Edan kontynuował swój monolog, a w tym czasie do dziewczyny ustawiła się kolejka. Szybko okazało się, że niektórzy z nowo przybyłych małych czarodziejów byli uczniami Soni. Ich przyjaciele również chcieli poznać dziwaczną korepetytorkę z Hogsmeade. Sam Dumbledore nie wyglądał na zbyt przejętego tą sytuacją i nie zamierzał nic z tym zrobić. Dopiero interwencja profesor McGonnagall poniosła temu kres. Jej groźna nagana skutecznie uciszyła grupkę nadpobudliwych dzieciaków.

— Teraz odczytam wasze imiona i nazwiska, a wy pojedynczo będziecie podchodzić do stołka i zakładać na głowę Tiarę Przydziału! Ona wybierze dom, który będziecie traktować jak rodzinę do zakończenia swojej edukacji w tej szkole.

Wszyscy od razu skupili się na czekającym ich teście. Sonia wyczuwała strach bijący od pierwszoroczniaków, którzy kompletnie nie wiedzieli czego się spodziewać. Ona nie miała takiego problemu. Przeczytała w życiu wystarczającą ilość książek, aby natrafić na dokładny opis przebiegu ceremonii. Jedyne czego rzeczywiście powinna była się obawiać to tego, że Tiara Przydziału w ogóle nie weźmie jej pod uwagę, a Dumbledore będzie zmuszony osobiście odprowadzić ją do jednego ze stołów.

— Dlaczego Ślizgoni gapią się na ciebie jakby mieli ochotę cię zamordować? — zapytał konspiracyjnie Edan, aby żaden z nauczycieli go przypadkiem nie usłyszał.
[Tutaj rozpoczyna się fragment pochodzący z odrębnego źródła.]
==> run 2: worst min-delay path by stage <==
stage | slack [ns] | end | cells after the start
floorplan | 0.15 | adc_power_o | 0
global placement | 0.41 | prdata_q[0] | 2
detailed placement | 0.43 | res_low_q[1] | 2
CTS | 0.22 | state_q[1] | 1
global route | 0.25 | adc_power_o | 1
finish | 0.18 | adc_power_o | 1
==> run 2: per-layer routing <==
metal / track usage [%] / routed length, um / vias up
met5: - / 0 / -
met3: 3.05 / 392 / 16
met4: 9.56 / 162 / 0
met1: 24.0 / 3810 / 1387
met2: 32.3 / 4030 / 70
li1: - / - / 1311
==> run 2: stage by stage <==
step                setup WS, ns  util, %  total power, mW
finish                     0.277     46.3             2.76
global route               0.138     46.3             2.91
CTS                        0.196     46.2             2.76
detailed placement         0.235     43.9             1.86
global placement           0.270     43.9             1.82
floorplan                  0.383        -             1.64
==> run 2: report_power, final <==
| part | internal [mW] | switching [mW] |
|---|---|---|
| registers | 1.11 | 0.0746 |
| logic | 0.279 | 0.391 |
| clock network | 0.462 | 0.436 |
File: src/gac_core.sv
// Auxiliary command decoder for listener and controller local messages
`timescale 1ns/1ps
// Overview of operation
// - Code 11011 pulses listen, enters continuous mode
// - Continuous mode: ready on not-ready start unless end
// - End with byte enters holdoff, no ready
// - Continuous mode never sets data received flag
// - Listen command or listener idle leaves continuous
// - Code 11100 pulses local unlisten once
// - Code 11101 sets and holds parallel poll request
// - Poll or idle controller clears poll request
// - IFC commands request system control, drive IFC
// - REN commands request system control, drive REN
// - Code 10100 clears system control request
// - Code 10011 pulses listen once
// - Standby set while active, cleared leaving active
module gac_core
  import gac_pkg::*;
(
  input  wire logic              clk,         // 50 MHz system clock
  input  wire logic              nrst,        // Synchronous reset, active low
  input  wire logic [ADDR_W-1:0] addr,        // Register address
  input  wire logic [DATA_W-1:0] wdata,       // Write data
  input  wire logic              wr,          // Write strobe
  input  wire logic              rd,          // Read strobe
  output logic      [DATA_W-1:0] rdata,       // Read data, cycle after rd
  input  wire logic              cacs,        // Controller active state
  input  wire logic              cpps,        // Controller parallel poll state
  input  wire logic              cids,        // Controller idle state
  input  wire logic              lids,        // Listener idle state
  input  wire logic              anrs_start,  // Acceptor not-ready state begins
  input  wire logic              byte_rcvd,   // Data byte accepted, one cycle
  input  wire logic              end_rcvd,    // End of block seen with the byte
  output logic                   ltn,         // Local listen pulse
  output logic                   lun,         // Local unlisten pulse
  output logic                   rdy,         // Local ready pulse
  output logic                   rfd_holdoff, // Ready-for-data holdoff level
  output logic                   rpp,         // Request parallel poll level
  output logic                   gts,         // Go to standby level
  output logic                   rsc,         // Request system control level
  output logic                   ifc_out,     // Interface clear line drive
  output logic                   ren_out,     // Remote enable line drive
  output logic                   data_received_flag, // Sticky data received
  output logic                   irq          // Level interrupt
);

  // ==========================================================================
  // Reset image of the state word
  localparam gac_state_t RST = '{
    cont: 1'b0, hold: 1'b0, rpp: 1'b0, gts_req: 1'b0, gts: 1'b0,
    rsc: 1'b0, ifc: 1'b0, ren: 1'b0, ltn: 1'b0, lun: 1'b0, rdy: 1'b0,
    cacs_q: 1'b0, status: STATUS_RST, mask: MASK_RST, irq: 1'b0,
    rdata: '0};

  gac_state_t st;
  gac_state_t next_st;

  // Command strobe: upper bits zero means an auxiliary command, others are
  // hidden register loads handled elsewhere and ignored here
  function automatic logic is_cmd(input logic [ADDR_W-1:0] a,
                                  input logic              w,
                                  input logic [DATA_W-1:0] d,
                                  input logic [4:0]        code,
                                  input logic [4:0]        care);
    is_cmd = w && (a == ADDR_AUX) && (d[DATA_W-1:SEL_LSB] == '0) &&
             ((d[CMD_LSB +: CMD_W] & care) == (code & care));
  endfunction

  logic       c_ltn;
  logic       c_ltn_cont;
  logic       c_lun;
  logic       c_rpp;
  logic       c_gts;
  logic       c_dsc;
  logic       c_ifc;
  logic       c_ren;
  logic       cmd_val;
  logic [EV_W-1:0] ev;

  // Same-cycle decode of every command this block owns
  always_comb begin
    c_ltn      = is_cmd(addr, wr, wdata, CMD_LTN, 5'h1F);
    c_ltn_cont = is_cmd(addr, wr, wdata, CMD_LTN_CONT, 5'h1F);
    c_lun      = is_cmd(addr, wr, wdata, CMD_LUN, 5'h1F);
    c_rpp      = is_cmd(addr, wr, wdata, CMD_RPP, 5'h1F);
    c_gts      = is_cmd(addr, wr, wdata, CMD_GTS, 5'h1F);
    c_dsc      = is_cmd(addr, wr, wdata, CMD_DSC, 5'h1F);
    c_ifc      = is_cmd(addr, wr, wdata, CMD_IFC, CMD_VAL_MASK);
    c_ren      = is_cmd(addr, wr, wdata, CMD_REN, CMD_VAL_MASK);
    cmd_val    = wdata[VAL_BIT];
  end

  // ==========================================================================
  // Next-state logic
  always_comb begin
    next_st = st;

    // Pulses live for exactly one cycle
    next_st.ltn = c_ltn | c_ltn_cont;
    next_st.lun = c_lun;
    next_st.cacs_q = cacs;

    // Continuous mode: the plain listen command or listener idle ends it,
    // and the continuous listen command wins over listener idle in one cycle
    if (c_ltn_cont) begin
      next_st.cont = 1'b1;
    end else if (c_ltn || lids) begin
      next_st.cont = 1'b0;
    end

    // Holdoff only exists inside continuous mode
    if (!next_st.cont) begin
      next_st.hold = 1'b0;
    end else if (st.cont && byte_rcvd && end_rcvd) begin
      next_st.hold = 1'b1;
    end

    // Automatic ready, suppressed by holdoff or an end on this very byte
    next_st.rdy = st.cont && anrs_start && !st.hold &&
                  !(byte_rcvd && end_rcvd);

    // Poll request holds until the controller polls or goes idle; the
    // state clear wins since the poll it asked for has begun
    if (cpps || cids) begin
      next_st.rpp = 1'b0;
    end else if (c_rpp) begin
      next_st.rpp = 1'b1;
    end

    // Standby request waits for the active state, dropped on leaving it
    if (c_gts) begin
      next_st.gts_req = 1'b1;
    end else if (st.cacs_q && !cacs) begin
      next_st.gts_req = 1'b0;
    end
    next_st.gts = next_st.gts_req && cacs;

    // System control and the two line drives
    if (c_ifc) begin
      next_st.rsc = 1'b1;
      next_st.ifc = cmd_val;
    end else if (c_ren) begin
      next_st.rsc = 1'b1;
      next_st.ren = cmd_val;
    end else if (c_dsc) begin
      next_st.rsc = 1'b0;
    end

    // Events; a set in the same cycle as a write-one clear survives
    ev = '0;
    ev[ST_DATA] = byte_rcvd && !st.cont;
    ev[ST_HOLD] = st.cont && byte_rcvd && end_rcvd && !st.hold;
    if (wr && addr == ADDR_STATUS) begin
      next_st.status = st.status & ~wdata[EV_W-1:0];
    end
    next_st.status = next_st.status | ev;
    if (wr && addr == ADDR_MASK) begin
      next_st.mask = wdata[EV_W-1:0];
    end
    next_st.irq = |(next_st.status & next_st.mask);

    // Read data stand only in the cycle after the strobe
    next_st.rdata = '0;
    if (rd) begin
      unique case (addr)
        ADDR_AUX: begin
          next_st.rdata[RB_CONT]   = st.cont;
          next_st.rdata[RB_HOLD]   = st.hold;
          next_st.rdata[RB_RPP]    = st.rpp;
          next_st.rdata[RB_GTS]    = st.gts;
          next_st.rdata[RB_RSC]    = st.rsc;
          next_st.rdata[RB_IFC]    = st.ifc;
          next_st.rdata[RB_REN]    = st.ren;
          next_st.rdata[RB_GTSREQ] = st.gts_req;
        end
        ADDR_STATUS: next_st.rdata[EV_W-1:0] = st.status;
        ADDR_MASK:   next_st.rdata[EV_W-1:0] = st.mask;
        default:     next_st.rdata = '0;
      endcase
    end
  end

  // ==========================================================================
  // State register
  always_ff @(posedge clk) begin
    if (!nrst) begin
      st <= RST;
    end else begin
      st <= next_st;
    end
  end

  // Outputs straight from the state word
  assign rdata              = st.rdata;
  assign ltn                = st.ltn;
  assign lun                = st.lun;
  assign rdy                = st.rdy;
  assign rfd_holdoff        = st.hold;
  assign rpp                = st.rpp;
  assign gts                = st.gts;
  assign rsc                = st.rsc;
  assign ifc_out            = st.ifc;
  assign ren_out            = st.ren;
  assign data_received_flag = st.status[ST_DATA];
  assign irq                = st.irq;
endmodule // gac_core
--- config.mk ---
export PLATFORM = sky130hd
export DESIGN_NAME = icf_top
export DESIGN_NICKNAME = d
export VERILOG_FILES = /design/src/common/icf_pkg.sv /design/src/verilog/icf_edge_det.sv /design/src/verilog/icf_flag_reg.sv /design/src/verilog/icf_top.sv
export VERILOG_INCLUDE_DIRS = /design/src /design/src/common
export SDC_FILE = /design/constraint.sdc
export NUM_CORES = 1
export LEC_CHECK = 0
export ABC_AREA = 1
export BUFFER_PORTS_ARGS = -buffer_cell sky130_fd_sc_hd__buf_2
export CAP_MARGIN = 0
export CORE_ASPECT_RATIO = 0.7
export CORE_MARGIN = 2
export CORE_UTILIZATION = 25
export DETAILED_ROUTE_END_ITERATION = 8
export GPL_TIMING_DRIVEN = 0
export PLACE_DENSITY = 0.55
export SETUP_SLACK_MARGIN = 0.2
export SYNTH_ARGS = -nofsm -noshare
export SYNTH_HDL_FRONTEND = slang
export SYNTH_HIERARCHICAL = 1
export SYNTH_SLANG_ARGS = --single-unit
--- constraint.sdc ---
create_clock -name pclk -period 2.3 [get_ports pclk]
set_input_delay 0.115 -clock pclk [delete_from_list [all_inputs] [get_ports pclk]]
set_output_delay 0.115 -clock pclk [all_outputs]
set_load 0.005 [all_outputs]
--- src/verilog/cbt_defines.vh ---
`ifndef CBT_DEFINES_VH
`define CBT_DEFINES_VH

// Register byte offsets on the APB
`define CBT_ADDR_W 12
`define CBT_OFS_TIMING 12'h000
`define CBT_OFS_CONTROL 12'h004
`define CBT_OFS_STATUS 12'h008

// Timing register fields, all stored as functional value minus one
`define CBT_PRESC_MSB 4
`define CBT_PRESC_LSB 0
`define CBT_PRE_MSB 11
`define CBT_PRE_LSB 8
`define CBT_POST_MSB 14
`define CBT_POST_LSB 12
`define CBT_JUMP_MSB 17
`define CBT_JUMP_LSB 16
`define CBT_TIMING_MASK 32'h0003_7F1F
`define CBT_TIMING_RST 32'h0000_2300

// Control register fields
`define CBT_CTRL_RUN 0
`define CBT_CONTROL_RST 1'h0

// Status register fields
`define CBT_ST_RXBIT 0
`define CBT_ST_STATE_MSB 2
`define CBT_ST_STATE_LSB 1
`define CBT_ST_CNT_MSB 7
`define CBT_ST_CNT_LSB 3
`define CBT_ST_FRAME 8
`define CBT_ST_SYNCED 9
`define CBT_ST_RXLIVE 10

// Bus levels
`define CBT_RECESSIVE 1'h1
`define CBT_DOMINANT 1'h0

`endif

--- src/verilog/cbt_sync2.v ---
`default_nettype none
// Two-stage synchronizer for the bus receive pin
module cbt_sync2 (
	input wire clk_i,
	input wire rst_i,
	input wire ce_i,
	input wire d_i,
	output reg q_o
);
	reg meta_reg;

	// First stage feeds only the second stage
	always @(posedge clk_i) begin
		if (rst_i) begin
			meta_reg <= 1'h1;
			q_o <= 1'h1;
		end else if (ce_i) begin
			meta_reg <= d_i;
			q_o <= meta_reg;
		end
	end
endmodule // cbt_sync2
`default_nettype wire

--- src/verilog/cbt_tq_gen.v ---
`default_nettype none
// Time quantum strobe: one core cycle every div_i+1 cycles
module cbt_tq_gen #(
	parameter PW = 5
) (
	input wire clk_i,
	input wire rst_i,
	input wire ce_i,
	input wire run_i,
	input wire [PW-1:0] div_i,
	output reg tick_o
);
	reg [PW-1:0] cnt_reg;

	// Counter restarts while stopped so the first quantum is whole
	always @(posedge clk_i) begin
		if (rst_i) begin
			cnt_reg <= {PW{1'b0}};
			tick_o <= 1'h0;
		end else if (ce_i) begin
			if (!run_i) begin
				cnt_reg <= {PW{1'b0}};
				tick_o <= 1'h0;
			end else if (cnt_reg >= div_i) begin
				cnt_reg <= {PW{1'b0}};
				tick_o <= 1'h1;
			end else begin
				cnt_reg <= cnt_reg + {{(PW-1){1'b0}}, 1'b1};
				tick_o <= 1'h0;
			end
		end
	end
endmodule // cbt_tq_gen
`default_nettype wire

--- src/verilog/cbt_top.v ---
// Our own choices: register access over APB and the register addresses.
`include "cbt_defines.vh"
`default_nettype none
module cbt_top #(
	parameter PRESC_W = 5
) (
	input wire CORE_CLK_I,
	input wire RST_I,
	input wire CE_I,
	input wire PSEL_I,
	input wire PENABLE_I,
	input wire PWRITE_I,
	input wire [`CBT_ADDR_W-1:0] PADDR_I,
	input wire [31:0] PWDATA_I,
	output reg [31:0] PRDATA_O,
	output reg PREADY_O,
	output reg PSLVERR_O,
	input wire RX_I,
	input wire FRAME_IDLE_I,
	output reg SAMPLE_POINT_O,
	output reg RX_BIT_O,
	output reg HARD_SYNC_O,
	output reg RESYNC_O
);
	localparam ST_SYNC = 2'h0;
	localparam ST_SEG1 = 2'h1;
	localparam ST_SEG2 = 2'h2;

	// Configuration and control
	reg [31:0] timing_reg;
	reg run_reg;

	// Bit timing state and next values
	reg [1:0] state_reg;
	reg [1:0] state_next;
	reg [4:0] cnt_reg;
	reg [4:0] cnt_next;
	reg [2:0] ext_reg;
	reg [2:0] ext_next;
	reg [2:0] shrink_reg;
	reg [2:0] shrink_next;
	reg synced_reg;
	reg synced_next;

	// Edge reference and frame tracking
	reg prev_sample_reg;
	reg frame_active_reg;
	reg idle_d_reg;

	// Sample strobe, synchronized bus level and quantum tick
	reg sample_now;
	wire rx_s;
	wire tq_tick;

	// Decoded configuration, functional lengths in quanta
	wire [PRESC_W-1:0] presc = timing_reg[`CBT_PRESC_MSB:`CBT_PRESC_LSB];
	wire [4:0] seg1_len = {1'b0, timing_reg[`CBT_PRE_MSB:`CBT_PRE_LSB]} + 5'h01;
	wire [3:0] post_len = {1'b0, timing_reg[`CBT_POST_MSB:`CBT_POST_LSB]} + 4'h1;
	wire [2:0] jump_len = {1'b0, timing_reg[`CBT_JUMP_MSB:`CBT_JUMP_LSB]} + 3'h1;

	// Prescaler; one tick marks one quantum
	cbt_tq_gen #(
		.PW(PRESC_W)
	) u_tq_gen (
		.clk_i(CORE_CLK_I),
		.rst_i(RST_I),
		.ce_i(CE_I),
		.run_i(run_reg),
		.div_i(presc),
		.tick_o(tq_tick)
	);

	// Bus pin comes from another domain
	cbt_sync2 u_rx_sync (
		.clk_i(CORE_CLK_I),
		.rst_i(RST_I),
		.ce_i(CE_I),
		.d_i(RX_I),
		.q_o(rx_s)
	);

	// Edge qualification, only falling edges after a recessive sample
	wire edge_ok = tq_tick && run_reg && !synced_reg && (prev_sample_reg == `CBT_RECESSIVE) &&
		(rx_s == `CBT_DOMINANT);
	wire hard = edge_ok && FRAME_IDLE_I && !frame_active_reg;
	wire resync = edge_ok && !hard;

	// Phase errors of a late and an early edge
	wire [4:0] late_err = cnt_reg + 5'h01;
	wire [4:0] early_err = {1'b0, post_len} - cnt_reg;
	wire [2:0] late_fix = (late_err < {2'h0, jump_len}) ? late_err[2:0] : jump_len;
	wire early_full = (early_err <= {2'h0, jump_len});

	// Adjustment that counts for this quantum; only the current bit keeps it
	wire [2:0] ext_use = resync ? late_fix : ext_reg;
	wire [2:0] shrink_use = resync ? jump_len : shrink_reg;
	// Last index of the pre-sample total and end test of the post buffer
	wire [4:0] seg1_end = seg1_len + {2'h0, ext_use} - 5'h01;
	wire [4:0] seg2_end = cnt_reg + 5'h01 + {2'h0, shrink_use};

	// Bit timing state machine, stepped once per quantum
	always @* begin
		state_next = state_reg;
		cnt_next = cnt_reg;
		ext_next = ext_reg;
		shrink_next = shrink_reg;
		synced_next = synced_reg;
		sample_now = 1'b0;
		if (!run_reg) begin
			state_next = ST_SYNC;
			cnt_next = 5'h00;
			ext_next = 3'h0;
			shrink_next = 3'h0;
			synced_next = 1'b0;
		end else if (tq_tick) begin
			if (edge_ok) begin
				synced_next = 1'b1;
			end
			case (state_reg)
				ST_SYNC: begin
					// Edge here has zero error; bit proceeds unchanged
					state_next = ST_SEG1;
					cnt_next = 5'h00;
					ext_next = 3'h0;
				end
				ST_SEG1: begin
					if (hard) begin
						// Edge quantum becomes the sync slot
						cnt_next = 5'h00;
						ext_next = 3'h0;
					end else begin
						// A late edge stretches the pre-sample total
						ext_next = ext_use;
						if (cnt_reg >= seg1_end) begin
							// Sample point between the two buffers
							sample_now = 1'b1;
							synced_next = 1'b0;
							state_next = ST_SEG2;
							cnt_next = 5'h00;
							shrink_next = 3'h0;
						end else begin
							cnt_next = cnt_reg + 5'h01;
						end
					end
				end
				ST_SEG2: begin
					if (hard) begin
						// Restart regardless of the phase error
						state_next = ST_SEG1;
						cnt_next = 5'h00;
						ext_next = 3'h0;
					end else if (resync && early_full) begin
						// Edge quantum becomes the edge slot of the new bit
						state_next = ST_SEG1;
						cnt_next = 5'h00;
						ext_next = 3'h0;
					end else begin
						// A partly compensated early edge keeps the sync slot
						shrink_next = shrink_use;
						if (seg2_end >= {1'b0, post_len}) begin
							// Nominal lengths return for the next bit
							state_next = ST_SYNC;
							cnt_next = 5'h00;
							ext_next = 3'h0;
							shrink_next = 3'h0;
						end else begin
							cnt_next = cnt_reg + 5'h01;
						end
					end
				end
				default: begin
					state_next = ST_SYNC;
					cnt_next = 5'h00;
				end
			endcase
		end
	end

	// Timing state and bit hand-over
	always @(posedge CORE_CLK_I) begin
		if (RST_I) begin
			state_reg <= ST_SYNC;
			cnt_reg <= 5'h00;
			ext_reg <= 3'h0;
			shrink_reg <= 3'h0;
			synced_reg <= 1'b0;
			prev_sample_reg <= `CBT_RECESSIVE;
			SAMPLE_POINT_O <= 1'b0;
			RX_BIT_O <= `CBT_RECESSIVE;
			HARD_SYNC_O <= 1'b0;
			RESYNC_O <= 1'b0;
		end else if (CE_I) begin
			state_reg <= state_next;
			cnt_reg <= cnt_next;
			ext_reg <= ext_next;
			shrink_reg <= shrink_next;
			synced_reg <= synced_next;
			SAMPLE_POINT_O <= sample_now;
			// Sync pulses tell which kind of edge was taken
			HARD_SYNC_O <= hard && run_reg;
			RESYNC_O <= resync && run_reg;
			if (!run_reg) begin
				prev_sample_reg <= `CBT_RECESSIVE;
			end else if (sample_now) begin
				prev_sample_reg <= rx_s;
				RX_BIT_O <= rx_s;
			end
		end
	end

	// Frame tracking; hard sync sets it, return to idle clears it, set wins
	always @(posedge CORE_CLK_I) begin
		if (RST_I) begin
			frame_active_reg <= 1'b0;
			idle_d_reg <= 1'b1; // Idle level, so no false rising edge
		end else if (CE_I) begin
			idle_d_reg <= FRAME_IDLE_I;
			if (hard) begin
				frame_active_reg <= 1'b1;
			end else if (!run_reg || (FRAME_IDLE_I && !idle_d_reg)) begin
				frame_active_reg <= 1'b0;
			end
		end
	end

	// APB slave with one wait state; registered answer keeps outputs flopped
	wire apb_acc = PSEL_I && PENABLE_I && !PREADY_O;
	wire [31:0] status_word = {
		21'h0, // Unused upper bits
		rx_s, // Live level, before any sample point
		synced_reg,
		frame_active_reg,
		cnt_reg,
		state_reg,
		RX_BIT_O
	};

	always @(posedge CORE_CLK_I) begin
		if (RST_I) begin
			timing_reg <= `CBT_TIMING_RST;
			run_reg <= `CBT_CONTROL_RST;
			PRDATA_O <= 32'h0000_0000;
			PREADY_O <= 1'b0;
			PSLVERR_O <= 1'b0;
		end else if (CE_I) begin
			PREADY_O <= apb_acc;
			PSLVERR_O <= 1'b0;
			if (apb_acc) begin
				PRDATA_O <= 32'h0000_0000;
				case (PADDR_I)
					`CBT_OFS_TIMING: begin
						// Limits of the programmed values are left to software
						if (PWRITE_I) begin
							timing_reg <= PWDATA_I & `CBT_TIMING_MASK;
						end else begin
							PRDATA_O <= timing_reg;
						end
					end
					`CBT_OFS_CONTROL: begin
						// Clearing run stops the prescaler and the bit timing
						if (PWRITE_I) begin
							run_reg <= PWDATA_I[`CBT_CTRL_RUN];
						end else begin
							PRDATA_O <= {31'h0, run_reg};
						end
					end
					`CBT_OFS_STATUS: begin
						// Writes to status are ignored
						if (!PWRITE_I) begin
							PRDATA_O <= status_word;
						end
					end
					default: begin
						// Unmapped offset answers with an error, no state change
						PSLVERR_O <= 1'b1;
					end
				endcase
			end
		end
	end
endmodule // cbt_top
`default_nettype wire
Bez skrępowania wskazał palcem na stół ozdobiony zielonymi barwami i wizerunkiem węża. Wcale nie musiał tego robić. Oczywiście, że do Soni dochodziły szepty siedzących tam uczniów. Powtarzali to w kółko jak zdarta płyta. Charłaczka w Hogwarcie. To musi być jakiś dowcip. Co ona tutaj robi?

Regulus od samego początku ostrzegał ją, że takie reakcje na jej przybycie do szkoły są nieuniknione. Informacje o oszustwach Shafiqów rozpowszechnione przez Bellatrix, trafiły nawet do Proroka Codziennego. Sonia w żadnym razie nie zamierzała ich dementować. Szczerze mówiąc, po raz pierwszy w życiu nie obchodziło jej co myślą o niej inni. Nie miała sobie nic do zarzucenia. Niczym się od nich nie różniła. Zamiast się wstydzić, wolała z ekstytacją rozmyślać o nowych możliwościach, które się właśnie przed nią otworzyły.

— Może się niecierpliwią bo chcą już zacząć ucztę. Podróż długo trwała, pewnie zgłodnieli — starała się znaleść wyjaśnienie, które zaspokoiłoby ciekawość chłopca.

— Dobra, poprawka, tego jednego co wygląda jakby siedział tam za karę, chyba nienawidzą bardziej  — wolał trzymać się własnej wersji historii.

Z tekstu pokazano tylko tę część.